» Brief:
Only a number is wanted here: how many lines in the records below contain the string "busy".

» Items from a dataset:
================================

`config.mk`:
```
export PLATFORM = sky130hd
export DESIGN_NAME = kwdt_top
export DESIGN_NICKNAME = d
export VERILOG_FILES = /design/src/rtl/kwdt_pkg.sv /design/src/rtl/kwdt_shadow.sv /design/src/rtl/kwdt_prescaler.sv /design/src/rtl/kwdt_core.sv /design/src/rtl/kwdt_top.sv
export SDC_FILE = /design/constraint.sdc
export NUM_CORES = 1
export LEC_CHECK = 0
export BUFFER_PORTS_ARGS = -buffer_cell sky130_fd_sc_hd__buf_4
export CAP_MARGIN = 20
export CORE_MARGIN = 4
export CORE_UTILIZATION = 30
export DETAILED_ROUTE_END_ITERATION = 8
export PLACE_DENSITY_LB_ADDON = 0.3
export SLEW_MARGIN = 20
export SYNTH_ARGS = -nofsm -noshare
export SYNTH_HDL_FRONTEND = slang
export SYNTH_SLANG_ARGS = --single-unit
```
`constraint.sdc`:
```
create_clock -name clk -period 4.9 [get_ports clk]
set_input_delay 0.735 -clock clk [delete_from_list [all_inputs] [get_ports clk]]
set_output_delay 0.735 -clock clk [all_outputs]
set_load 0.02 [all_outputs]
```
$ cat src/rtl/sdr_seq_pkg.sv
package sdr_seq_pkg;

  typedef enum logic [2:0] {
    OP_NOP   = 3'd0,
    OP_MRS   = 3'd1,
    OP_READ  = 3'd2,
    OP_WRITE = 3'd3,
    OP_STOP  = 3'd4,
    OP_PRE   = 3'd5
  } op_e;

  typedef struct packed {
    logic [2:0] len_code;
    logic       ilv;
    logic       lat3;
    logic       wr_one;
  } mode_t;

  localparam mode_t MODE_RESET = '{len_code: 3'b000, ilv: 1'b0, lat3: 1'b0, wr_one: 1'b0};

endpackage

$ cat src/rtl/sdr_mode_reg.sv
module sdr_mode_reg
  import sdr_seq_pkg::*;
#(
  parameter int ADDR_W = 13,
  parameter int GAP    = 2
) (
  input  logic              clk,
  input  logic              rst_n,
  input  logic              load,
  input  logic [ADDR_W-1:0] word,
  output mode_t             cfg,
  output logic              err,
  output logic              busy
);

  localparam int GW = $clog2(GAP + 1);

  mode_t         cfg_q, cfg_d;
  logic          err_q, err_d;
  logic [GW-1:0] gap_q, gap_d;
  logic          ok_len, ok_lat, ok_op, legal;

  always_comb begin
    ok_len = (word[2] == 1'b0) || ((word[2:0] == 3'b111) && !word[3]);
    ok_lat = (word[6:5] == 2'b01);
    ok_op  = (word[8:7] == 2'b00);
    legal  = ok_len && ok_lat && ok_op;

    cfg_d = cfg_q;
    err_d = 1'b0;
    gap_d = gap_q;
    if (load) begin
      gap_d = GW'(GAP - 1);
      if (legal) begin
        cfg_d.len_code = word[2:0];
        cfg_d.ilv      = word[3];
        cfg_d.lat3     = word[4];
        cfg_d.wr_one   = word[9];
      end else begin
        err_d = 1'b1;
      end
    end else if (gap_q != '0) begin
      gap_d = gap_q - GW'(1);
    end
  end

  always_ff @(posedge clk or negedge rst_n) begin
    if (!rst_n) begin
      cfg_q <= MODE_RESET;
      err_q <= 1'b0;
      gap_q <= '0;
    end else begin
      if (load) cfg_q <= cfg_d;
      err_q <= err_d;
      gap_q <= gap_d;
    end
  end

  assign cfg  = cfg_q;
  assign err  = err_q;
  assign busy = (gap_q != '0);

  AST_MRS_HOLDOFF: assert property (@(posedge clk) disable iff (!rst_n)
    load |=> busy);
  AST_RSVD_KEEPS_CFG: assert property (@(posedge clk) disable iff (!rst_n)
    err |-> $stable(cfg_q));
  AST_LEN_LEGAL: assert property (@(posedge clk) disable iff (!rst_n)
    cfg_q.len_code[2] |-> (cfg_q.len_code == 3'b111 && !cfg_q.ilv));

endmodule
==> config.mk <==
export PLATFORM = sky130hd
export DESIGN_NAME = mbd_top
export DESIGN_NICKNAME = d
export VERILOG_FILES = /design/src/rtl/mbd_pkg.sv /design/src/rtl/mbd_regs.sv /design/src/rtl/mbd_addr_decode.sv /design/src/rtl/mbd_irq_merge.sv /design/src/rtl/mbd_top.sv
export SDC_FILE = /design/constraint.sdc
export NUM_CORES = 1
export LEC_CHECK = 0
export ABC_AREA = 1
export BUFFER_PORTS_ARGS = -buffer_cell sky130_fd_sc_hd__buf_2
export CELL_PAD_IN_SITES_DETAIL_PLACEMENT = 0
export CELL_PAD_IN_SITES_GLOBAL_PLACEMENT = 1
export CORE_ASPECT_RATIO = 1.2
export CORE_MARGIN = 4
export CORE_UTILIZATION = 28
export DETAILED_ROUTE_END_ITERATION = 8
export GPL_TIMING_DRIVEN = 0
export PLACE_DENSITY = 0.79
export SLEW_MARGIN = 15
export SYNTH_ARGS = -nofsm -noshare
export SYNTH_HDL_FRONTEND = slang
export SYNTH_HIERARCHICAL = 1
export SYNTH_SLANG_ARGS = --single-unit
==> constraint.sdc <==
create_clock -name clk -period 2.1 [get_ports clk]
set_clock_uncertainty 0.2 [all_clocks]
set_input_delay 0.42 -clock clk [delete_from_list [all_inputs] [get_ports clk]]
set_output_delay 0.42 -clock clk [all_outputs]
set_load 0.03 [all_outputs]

================================

» Exercise result:
3